# [Action item]
Report back every line below that carries the word "SEARCH".
[Raw data]
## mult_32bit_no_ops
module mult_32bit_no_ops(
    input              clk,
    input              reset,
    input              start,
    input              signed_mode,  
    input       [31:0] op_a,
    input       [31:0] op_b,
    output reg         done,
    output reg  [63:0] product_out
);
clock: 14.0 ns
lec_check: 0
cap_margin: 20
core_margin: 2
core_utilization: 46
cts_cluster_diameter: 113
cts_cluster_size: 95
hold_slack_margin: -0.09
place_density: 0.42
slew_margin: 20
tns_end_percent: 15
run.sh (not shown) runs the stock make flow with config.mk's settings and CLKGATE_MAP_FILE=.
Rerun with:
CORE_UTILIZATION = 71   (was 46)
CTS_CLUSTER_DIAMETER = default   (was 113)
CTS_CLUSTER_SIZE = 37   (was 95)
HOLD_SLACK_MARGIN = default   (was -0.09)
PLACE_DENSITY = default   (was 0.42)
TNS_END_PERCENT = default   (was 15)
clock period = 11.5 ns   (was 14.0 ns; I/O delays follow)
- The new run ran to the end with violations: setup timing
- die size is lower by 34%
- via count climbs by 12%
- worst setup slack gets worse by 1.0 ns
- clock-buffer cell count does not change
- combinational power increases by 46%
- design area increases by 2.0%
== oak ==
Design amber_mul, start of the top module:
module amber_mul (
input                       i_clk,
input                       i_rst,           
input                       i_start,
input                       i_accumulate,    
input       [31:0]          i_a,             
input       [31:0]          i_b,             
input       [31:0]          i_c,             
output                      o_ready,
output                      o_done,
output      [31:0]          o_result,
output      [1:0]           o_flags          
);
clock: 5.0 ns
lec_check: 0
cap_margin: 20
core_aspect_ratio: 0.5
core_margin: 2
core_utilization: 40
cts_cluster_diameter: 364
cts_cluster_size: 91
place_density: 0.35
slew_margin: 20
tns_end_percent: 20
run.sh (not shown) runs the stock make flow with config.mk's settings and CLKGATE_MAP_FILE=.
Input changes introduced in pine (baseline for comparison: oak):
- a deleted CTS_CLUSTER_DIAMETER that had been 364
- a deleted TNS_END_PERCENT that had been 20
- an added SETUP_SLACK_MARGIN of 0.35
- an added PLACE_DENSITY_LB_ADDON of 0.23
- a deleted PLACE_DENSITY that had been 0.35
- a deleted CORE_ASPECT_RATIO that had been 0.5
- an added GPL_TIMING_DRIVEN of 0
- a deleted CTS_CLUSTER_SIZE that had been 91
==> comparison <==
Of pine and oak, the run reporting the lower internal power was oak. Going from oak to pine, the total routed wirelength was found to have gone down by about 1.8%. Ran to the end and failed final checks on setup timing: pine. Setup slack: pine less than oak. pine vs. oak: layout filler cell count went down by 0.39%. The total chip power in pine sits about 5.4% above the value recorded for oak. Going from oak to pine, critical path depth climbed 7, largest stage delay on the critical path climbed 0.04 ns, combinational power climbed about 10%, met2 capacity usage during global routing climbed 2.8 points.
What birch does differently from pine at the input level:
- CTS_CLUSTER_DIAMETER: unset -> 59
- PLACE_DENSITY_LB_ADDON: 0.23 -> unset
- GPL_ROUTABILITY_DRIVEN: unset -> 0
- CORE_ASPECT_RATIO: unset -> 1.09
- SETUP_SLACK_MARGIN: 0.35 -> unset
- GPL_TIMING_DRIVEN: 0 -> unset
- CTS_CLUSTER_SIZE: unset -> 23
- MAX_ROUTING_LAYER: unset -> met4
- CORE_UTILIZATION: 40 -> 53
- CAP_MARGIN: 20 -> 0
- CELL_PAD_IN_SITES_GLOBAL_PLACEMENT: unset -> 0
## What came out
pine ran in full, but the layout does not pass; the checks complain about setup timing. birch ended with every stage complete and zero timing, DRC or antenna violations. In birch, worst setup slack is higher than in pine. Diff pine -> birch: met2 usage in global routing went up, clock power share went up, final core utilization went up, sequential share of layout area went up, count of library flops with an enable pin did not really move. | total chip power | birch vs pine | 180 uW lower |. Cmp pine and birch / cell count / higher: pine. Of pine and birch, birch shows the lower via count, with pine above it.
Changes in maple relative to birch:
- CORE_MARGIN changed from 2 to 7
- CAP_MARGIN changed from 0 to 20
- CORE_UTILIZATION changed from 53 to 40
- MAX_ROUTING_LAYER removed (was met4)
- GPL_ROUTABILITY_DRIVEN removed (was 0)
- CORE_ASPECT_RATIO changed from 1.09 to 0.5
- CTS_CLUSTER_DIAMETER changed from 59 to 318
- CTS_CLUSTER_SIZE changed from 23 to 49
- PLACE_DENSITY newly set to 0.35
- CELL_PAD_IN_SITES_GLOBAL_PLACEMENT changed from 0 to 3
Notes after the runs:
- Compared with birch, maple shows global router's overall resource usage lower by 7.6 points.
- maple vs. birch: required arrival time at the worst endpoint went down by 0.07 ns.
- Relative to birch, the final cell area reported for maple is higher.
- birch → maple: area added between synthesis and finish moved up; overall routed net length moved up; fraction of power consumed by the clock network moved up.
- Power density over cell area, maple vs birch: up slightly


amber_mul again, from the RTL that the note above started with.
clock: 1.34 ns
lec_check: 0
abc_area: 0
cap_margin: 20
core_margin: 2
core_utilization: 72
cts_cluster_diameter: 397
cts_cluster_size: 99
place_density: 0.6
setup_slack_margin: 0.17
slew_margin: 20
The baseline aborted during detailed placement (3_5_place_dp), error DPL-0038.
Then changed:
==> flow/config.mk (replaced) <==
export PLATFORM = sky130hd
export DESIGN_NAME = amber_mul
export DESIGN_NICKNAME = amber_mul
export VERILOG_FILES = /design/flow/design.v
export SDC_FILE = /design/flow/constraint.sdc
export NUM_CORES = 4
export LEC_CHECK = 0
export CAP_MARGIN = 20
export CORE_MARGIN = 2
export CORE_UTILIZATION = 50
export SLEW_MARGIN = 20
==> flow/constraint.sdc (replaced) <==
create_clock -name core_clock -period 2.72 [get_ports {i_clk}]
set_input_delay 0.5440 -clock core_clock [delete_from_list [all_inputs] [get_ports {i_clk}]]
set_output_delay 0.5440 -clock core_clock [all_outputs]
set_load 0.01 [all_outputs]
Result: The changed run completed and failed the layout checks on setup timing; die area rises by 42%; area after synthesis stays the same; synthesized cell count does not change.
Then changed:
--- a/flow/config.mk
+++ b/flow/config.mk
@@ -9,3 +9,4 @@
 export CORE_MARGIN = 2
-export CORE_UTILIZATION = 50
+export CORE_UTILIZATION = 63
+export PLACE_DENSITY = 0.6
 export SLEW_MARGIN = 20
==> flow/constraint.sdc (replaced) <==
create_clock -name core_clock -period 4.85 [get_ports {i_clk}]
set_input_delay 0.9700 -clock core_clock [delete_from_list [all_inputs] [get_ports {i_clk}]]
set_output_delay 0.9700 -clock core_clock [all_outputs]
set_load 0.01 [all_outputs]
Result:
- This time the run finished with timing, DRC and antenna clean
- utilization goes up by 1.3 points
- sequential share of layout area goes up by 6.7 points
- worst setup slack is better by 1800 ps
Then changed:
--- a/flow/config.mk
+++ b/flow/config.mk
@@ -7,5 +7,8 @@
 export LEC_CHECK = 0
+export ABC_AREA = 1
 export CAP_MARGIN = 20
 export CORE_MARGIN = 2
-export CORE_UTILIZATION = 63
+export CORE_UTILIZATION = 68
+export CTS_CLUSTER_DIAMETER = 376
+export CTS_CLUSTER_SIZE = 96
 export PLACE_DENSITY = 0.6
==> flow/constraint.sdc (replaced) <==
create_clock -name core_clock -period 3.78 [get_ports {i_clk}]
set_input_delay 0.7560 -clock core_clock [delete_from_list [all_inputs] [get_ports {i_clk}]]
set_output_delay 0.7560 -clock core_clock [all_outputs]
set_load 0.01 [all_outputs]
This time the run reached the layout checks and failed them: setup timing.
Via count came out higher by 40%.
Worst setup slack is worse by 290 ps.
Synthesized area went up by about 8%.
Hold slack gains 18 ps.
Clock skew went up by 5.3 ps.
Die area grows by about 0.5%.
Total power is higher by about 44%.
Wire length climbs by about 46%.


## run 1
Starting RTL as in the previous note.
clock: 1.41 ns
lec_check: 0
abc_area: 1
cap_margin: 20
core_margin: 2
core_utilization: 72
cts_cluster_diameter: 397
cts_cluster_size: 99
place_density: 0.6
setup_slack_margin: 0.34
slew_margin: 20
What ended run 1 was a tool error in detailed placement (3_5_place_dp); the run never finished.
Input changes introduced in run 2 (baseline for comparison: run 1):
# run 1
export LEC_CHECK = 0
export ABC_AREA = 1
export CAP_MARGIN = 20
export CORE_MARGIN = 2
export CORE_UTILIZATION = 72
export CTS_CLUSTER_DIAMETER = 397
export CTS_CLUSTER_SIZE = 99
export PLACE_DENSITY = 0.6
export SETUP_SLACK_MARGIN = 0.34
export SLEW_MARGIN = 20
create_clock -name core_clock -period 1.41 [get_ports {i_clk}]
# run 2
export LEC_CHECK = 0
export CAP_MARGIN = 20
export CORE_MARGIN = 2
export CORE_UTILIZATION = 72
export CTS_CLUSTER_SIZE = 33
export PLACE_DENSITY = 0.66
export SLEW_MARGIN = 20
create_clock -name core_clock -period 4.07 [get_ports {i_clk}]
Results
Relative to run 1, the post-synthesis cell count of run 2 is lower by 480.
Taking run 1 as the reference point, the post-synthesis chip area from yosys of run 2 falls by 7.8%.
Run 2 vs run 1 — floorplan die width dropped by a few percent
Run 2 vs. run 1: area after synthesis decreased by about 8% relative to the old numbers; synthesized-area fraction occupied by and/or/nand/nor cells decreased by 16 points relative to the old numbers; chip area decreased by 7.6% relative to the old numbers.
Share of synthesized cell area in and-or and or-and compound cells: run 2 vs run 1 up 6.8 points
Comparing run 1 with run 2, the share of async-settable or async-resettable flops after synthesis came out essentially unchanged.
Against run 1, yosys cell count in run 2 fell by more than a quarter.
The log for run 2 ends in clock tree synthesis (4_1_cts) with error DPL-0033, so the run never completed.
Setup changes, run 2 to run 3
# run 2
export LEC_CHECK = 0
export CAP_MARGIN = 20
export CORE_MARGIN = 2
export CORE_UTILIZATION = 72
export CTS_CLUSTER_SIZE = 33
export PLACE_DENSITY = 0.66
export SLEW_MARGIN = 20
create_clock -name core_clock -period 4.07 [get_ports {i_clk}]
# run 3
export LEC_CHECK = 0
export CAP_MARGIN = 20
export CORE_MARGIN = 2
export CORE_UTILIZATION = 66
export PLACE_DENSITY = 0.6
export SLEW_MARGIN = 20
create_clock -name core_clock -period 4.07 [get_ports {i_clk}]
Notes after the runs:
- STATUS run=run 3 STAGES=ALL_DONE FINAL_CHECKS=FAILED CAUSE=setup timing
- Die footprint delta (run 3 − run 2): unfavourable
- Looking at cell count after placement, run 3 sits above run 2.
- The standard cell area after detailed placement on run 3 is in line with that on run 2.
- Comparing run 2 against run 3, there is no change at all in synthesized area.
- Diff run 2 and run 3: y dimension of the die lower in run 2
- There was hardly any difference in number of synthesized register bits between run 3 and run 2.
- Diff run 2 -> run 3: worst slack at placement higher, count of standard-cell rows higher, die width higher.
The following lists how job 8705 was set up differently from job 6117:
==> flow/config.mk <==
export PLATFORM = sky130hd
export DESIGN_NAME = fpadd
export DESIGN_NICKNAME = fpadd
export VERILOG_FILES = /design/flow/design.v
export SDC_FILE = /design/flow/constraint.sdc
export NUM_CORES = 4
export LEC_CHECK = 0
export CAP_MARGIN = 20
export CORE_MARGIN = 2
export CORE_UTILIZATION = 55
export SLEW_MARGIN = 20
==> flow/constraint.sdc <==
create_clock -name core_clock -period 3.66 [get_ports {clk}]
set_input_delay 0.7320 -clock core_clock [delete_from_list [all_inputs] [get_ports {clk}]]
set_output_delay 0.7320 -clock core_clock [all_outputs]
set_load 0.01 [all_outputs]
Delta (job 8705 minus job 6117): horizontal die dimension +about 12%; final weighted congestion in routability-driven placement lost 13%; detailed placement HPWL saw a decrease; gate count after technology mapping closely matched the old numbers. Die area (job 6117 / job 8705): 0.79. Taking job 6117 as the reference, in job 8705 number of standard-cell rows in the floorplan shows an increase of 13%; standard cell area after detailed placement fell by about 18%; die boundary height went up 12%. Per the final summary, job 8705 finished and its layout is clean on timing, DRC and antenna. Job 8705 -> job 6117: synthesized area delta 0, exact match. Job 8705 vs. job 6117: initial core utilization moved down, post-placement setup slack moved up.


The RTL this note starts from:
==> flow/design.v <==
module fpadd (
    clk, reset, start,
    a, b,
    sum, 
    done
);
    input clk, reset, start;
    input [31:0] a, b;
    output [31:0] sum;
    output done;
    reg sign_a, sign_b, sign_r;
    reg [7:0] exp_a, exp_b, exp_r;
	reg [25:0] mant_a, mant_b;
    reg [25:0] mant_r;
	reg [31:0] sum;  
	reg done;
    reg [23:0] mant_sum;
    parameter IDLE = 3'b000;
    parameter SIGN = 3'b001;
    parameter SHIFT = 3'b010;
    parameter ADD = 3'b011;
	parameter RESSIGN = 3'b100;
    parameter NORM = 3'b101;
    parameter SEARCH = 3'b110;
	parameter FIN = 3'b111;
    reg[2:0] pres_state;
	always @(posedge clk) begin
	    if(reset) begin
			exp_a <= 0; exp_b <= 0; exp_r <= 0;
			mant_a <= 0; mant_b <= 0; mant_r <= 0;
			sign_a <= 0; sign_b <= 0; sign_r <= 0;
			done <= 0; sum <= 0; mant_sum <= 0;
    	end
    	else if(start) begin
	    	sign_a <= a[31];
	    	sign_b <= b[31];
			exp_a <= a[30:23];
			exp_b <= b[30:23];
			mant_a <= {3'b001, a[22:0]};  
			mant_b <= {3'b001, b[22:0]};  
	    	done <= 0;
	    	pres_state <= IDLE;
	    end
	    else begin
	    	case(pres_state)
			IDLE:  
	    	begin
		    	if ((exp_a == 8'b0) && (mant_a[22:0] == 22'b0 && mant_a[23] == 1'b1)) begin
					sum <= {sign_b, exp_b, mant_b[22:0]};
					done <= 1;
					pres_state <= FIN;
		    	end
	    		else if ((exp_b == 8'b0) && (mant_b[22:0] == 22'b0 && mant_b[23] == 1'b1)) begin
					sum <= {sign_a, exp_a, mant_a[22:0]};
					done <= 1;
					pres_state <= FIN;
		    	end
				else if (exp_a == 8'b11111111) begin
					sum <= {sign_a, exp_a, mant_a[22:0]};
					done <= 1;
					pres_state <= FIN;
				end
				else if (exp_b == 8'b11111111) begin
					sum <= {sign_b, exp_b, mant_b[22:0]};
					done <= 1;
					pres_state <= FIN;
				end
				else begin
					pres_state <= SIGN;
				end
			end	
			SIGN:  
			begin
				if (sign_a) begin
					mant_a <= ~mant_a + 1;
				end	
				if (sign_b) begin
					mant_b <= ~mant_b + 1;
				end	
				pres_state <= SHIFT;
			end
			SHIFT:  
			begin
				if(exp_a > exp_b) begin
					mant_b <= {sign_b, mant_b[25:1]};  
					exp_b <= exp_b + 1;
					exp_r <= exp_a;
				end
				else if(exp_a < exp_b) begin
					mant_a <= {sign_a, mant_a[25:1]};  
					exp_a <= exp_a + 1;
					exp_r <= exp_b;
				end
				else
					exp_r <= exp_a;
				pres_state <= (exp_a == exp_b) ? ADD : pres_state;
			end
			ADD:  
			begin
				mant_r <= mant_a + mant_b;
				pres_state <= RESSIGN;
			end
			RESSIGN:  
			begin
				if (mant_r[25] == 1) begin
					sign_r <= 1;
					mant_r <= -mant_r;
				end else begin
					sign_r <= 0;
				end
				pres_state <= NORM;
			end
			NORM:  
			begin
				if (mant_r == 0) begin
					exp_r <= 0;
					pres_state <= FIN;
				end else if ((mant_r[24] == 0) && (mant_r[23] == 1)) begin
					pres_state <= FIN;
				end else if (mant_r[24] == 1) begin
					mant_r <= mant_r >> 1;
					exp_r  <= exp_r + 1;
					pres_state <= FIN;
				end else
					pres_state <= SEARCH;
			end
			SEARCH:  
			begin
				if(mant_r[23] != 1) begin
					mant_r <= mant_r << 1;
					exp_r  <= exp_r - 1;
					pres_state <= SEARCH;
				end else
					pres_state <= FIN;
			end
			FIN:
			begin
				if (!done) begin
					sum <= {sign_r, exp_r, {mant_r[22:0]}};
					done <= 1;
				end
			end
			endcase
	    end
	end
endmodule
[/Raw data]
# [Exercise response]
    parameter SEARCH = 3'b110;
					pres_state <= SEARCH;
			SEARCH:  
					pres_state <= SEARCH;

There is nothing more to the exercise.